The task ::
Nothing is needed except the lines below that run from the one with "Setup changes, maple to quartz" through the one with "Relative to maple, the", repeated exactly.

Material provided ::
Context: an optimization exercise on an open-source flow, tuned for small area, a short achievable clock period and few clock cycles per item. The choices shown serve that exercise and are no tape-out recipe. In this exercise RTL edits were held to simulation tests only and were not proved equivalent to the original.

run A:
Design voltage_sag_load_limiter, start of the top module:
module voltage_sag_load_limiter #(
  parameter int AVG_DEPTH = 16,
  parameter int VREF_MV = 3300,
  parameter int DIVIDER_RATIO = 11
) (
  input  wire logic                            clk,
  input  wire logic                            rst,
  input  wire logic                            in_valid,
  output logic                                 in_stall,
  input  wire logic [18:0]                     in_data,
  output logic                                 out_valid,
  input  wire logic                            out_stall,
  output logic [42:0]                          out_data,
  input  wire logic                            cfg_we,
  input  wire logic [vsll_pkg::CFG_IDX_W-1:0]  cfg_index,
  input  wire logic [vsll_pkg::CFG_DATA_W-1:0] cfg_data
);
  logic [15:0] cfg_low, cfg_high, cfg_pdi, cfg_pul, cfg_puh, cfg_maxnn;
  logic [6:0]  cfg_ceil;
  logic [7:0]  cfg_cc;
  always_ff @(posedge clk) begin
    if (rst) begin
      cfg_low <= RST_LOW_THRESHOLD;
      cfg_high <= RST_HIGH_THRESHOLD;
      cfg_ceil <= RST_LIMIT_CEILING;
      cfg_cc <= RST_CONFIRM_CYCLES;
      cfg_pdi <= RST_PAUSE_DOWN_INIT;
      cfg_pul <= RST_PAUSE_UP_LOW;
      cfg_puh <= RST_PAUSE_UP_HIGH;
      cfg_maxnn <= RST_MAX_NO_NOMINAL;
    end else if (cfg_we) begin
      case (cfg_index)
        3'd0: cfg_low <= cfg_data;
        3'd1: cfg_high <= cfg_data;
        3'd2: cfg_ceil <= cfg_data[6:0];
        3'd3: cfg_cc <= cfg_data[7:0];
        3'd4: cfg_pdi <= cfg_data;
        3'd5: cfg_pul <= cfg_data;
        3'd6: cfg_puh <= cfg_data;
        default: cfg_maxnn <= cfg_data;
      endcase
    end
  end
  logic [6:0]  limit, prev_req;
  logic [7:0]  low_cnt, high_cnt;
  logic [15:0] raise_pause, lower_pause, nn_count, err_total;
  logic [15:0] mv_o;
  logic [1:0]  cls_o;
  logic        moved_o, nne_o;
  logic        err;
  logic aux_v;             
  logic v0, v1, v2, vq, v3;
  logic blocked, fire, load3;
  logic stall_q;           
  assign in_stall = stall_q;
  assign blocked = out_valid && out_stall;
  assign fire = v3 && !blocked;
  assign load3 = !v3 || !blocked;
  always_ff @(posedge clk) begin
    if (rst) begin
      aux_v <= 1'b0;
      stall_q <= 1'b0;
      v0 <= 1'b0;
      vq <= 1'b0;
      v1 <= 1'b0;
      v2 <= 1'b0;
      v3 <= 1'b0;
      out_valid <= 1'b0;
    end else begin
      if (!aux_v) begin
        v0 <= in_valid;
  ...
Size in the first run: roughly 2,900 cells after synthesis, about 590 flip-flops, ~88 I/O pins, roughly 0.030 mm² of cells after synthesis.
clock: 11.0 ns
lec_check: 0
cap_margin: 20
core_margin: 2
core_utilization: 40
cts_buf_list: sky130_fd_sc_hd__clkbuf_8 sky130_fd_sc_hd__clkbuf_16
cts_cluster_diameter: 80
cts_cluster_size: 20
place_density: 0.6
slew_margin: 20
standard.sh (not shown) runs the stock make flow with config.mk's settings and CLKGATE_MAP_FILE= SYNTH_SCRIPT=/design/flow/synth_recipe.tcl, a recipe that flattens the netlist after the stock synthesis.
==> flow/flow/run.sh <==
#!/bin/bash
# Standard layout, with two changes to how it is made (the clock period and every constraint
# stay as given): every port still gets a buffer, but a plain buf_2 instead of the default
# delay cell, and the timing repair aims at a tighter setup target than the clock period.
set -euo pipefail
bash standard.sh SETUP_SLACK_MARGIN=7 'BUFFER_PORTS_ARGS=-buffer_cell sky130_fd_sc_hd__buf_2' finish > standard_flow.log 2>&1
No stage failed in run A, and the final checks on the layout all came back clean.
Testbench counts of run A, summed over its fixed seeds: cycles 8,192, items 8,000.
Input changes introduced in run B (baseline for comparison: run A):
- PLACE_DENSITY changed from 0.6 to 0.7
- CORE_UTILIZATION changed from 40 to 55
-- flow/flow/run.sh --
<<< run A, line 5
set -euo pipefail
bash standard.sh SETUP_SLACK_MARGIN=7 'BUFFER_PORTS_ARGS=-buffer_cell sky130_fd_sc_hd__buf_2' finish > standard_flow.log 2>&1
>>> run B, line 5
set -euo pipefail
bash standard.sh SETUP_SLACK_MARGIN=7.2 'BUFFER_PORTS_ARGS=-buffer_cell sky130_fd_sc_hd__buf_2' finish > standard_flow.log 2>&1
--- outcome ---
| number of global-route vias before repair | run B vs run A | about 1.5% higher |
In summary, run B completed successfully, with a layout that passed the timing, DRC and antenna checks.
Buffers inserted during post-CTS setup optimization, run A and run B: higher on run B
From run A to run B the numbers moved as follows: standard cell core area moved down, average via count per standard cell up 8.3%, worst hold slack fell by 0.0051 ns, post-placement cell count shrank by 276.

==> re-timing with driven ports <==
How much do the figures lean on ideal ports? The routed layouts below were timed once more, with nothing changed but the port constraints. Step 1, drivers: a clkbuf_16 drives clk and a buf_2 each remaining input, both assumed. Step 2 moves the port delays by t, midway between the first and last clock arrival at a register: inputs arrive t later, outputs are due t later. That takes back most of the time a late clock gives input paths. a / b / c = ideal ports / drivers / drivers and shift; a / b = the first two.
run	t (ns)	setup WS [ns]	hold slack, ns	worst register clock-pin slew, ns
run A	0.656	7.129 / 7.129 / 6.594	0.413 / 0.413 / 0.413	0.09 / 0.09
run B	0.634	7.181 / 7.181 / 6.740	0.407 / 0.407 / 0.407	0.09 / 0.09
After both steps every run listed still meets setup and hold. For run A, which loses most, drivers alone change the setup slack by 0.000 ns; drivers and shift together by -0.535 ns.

--

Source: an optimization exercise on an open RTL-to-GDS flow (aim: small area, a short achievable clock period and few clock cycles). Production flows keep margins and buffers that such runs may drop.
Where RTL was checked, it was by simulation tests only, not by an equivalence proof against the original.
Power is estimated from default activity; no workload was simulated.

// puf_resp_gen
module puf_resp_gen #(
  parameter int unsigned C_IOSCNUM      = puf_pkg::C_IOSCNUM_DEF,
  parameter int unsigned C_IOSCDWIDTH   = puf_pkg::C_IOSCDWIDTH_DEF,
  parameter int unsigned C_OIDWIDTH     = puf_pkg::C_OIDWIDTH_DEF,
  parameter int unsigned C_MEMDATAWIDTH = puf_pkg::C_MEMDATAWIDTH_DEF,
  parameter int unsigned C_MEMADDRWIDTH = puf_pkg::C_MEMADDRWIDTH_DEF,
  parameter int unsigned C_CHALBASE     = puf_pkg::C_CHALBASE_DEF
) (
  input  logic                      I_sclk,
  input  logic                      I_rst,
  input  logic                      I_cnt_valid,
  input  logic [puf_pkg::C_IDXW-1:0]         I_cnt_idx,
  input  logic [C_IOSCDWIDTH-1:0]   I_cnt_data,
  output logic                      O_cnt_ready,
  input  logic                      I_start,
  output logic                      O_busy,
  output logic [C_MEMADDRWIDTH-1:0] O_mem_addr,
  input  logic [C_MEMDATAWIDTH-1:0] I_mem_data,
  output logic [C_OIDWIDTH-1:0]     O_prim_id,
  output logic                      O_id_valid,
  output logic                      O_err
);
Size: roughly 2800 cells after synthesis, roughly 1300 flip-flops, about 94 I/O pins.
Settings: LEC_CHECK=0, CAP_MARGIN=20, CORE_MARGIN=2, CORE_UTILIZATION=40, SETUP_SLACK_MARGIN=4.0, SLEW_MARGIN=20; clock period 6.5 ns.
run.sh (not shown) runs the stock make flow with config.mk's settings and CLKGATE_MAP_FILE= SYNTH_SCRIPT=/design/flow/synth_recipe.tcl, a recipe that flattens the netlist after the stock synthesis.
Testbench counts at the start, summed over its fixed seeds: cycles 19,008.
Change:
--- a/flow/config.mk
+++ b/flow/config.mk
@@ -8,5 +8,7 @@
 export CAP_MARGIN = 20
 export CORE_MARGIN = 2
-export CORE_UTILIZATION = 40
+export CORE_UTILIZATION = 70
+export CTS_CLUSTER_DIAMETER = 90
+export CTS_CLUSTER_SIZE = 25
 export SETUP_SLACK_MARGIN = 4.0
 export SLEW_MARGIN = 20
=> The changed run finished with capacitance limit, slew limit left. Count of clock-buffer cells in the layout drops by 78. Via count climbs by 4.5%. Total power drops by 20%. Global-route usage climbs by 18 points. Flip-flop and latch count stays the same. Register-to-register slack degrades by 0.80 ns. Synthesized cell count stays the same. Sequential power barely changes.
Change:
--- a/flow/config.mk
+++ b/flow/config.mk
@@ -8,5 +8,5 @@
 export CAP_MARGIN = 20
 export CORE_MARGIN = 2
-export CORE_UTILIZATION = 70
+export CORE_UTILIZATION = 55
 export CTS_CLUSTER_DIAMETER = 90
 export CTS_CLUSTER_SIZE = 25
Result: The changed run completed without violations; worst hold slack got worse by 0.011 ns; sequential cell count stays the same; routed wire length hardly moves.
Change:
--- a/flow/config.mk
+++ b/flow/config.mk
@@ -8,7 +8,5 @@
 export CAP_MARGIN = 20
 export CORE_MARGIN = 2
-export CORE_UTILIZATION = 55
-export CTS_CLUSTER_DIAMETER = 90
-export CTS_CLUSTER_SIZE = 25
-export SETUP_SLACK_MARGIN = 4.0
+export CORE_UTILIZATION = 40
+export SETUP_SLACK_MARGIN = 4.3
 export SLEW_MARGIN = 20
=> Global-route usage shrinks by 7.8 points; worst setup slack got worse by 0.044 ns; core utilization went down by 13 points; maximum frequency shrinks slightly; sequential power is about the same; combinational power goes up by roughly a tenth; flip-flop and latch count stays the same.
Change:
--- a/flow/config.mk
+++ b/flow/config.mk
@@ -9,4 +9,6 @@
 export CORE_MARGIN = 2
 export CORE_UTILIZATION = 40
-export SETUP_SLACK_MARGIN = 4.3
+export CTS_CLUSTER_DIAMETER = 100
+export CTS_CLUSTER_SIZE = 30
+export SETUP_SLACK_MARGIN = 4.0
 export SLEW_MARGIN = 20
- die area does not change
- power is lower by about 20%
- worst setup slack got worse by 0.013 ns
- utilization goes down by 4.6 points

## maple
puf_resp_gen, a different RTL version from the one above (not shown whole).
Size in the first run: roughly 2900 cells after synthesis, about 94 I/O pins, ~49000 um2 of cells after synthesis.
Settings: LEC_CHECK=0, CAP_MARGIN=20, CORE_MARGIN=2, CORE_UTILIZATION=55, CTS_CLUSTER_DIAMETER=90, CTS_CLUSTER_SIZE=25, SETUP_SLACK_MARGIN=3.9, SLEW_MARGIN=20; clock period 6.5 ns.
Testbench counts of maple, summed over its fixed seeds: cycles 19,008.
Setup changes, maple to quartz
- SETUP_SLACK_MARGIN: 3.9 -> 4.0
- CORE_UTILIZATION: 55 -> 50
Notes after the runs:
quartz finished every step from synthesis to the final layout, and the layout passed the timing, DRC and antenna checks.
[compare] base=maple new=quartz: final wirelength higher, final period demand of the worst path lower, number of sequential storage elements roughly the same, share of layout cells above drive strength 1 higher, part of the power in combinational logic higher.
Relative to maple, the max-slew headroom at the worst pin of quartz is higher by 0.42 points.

Answer space ::
Setup changes, maple to quartz
- SETUP_SLACK_MARGIN: 3.9 -> 4.0
- CORE_UTILIZATION: 55 -> 50
Notes after the runs:
quartz finished every step from synthesis to the final layout, and the layout passed the timing, DRC and antenna checks.
[compare] base=maple new=quartz: final wirelength higher, final period demand of the worst path lower, number of sequential storage elements roughly the same, share of layout cells above drive strength 1 higher, part of the power in combinational logic higher.
Relative to maple, the max-slew headroom at the worst pin of quartz is higher by 0.42 points.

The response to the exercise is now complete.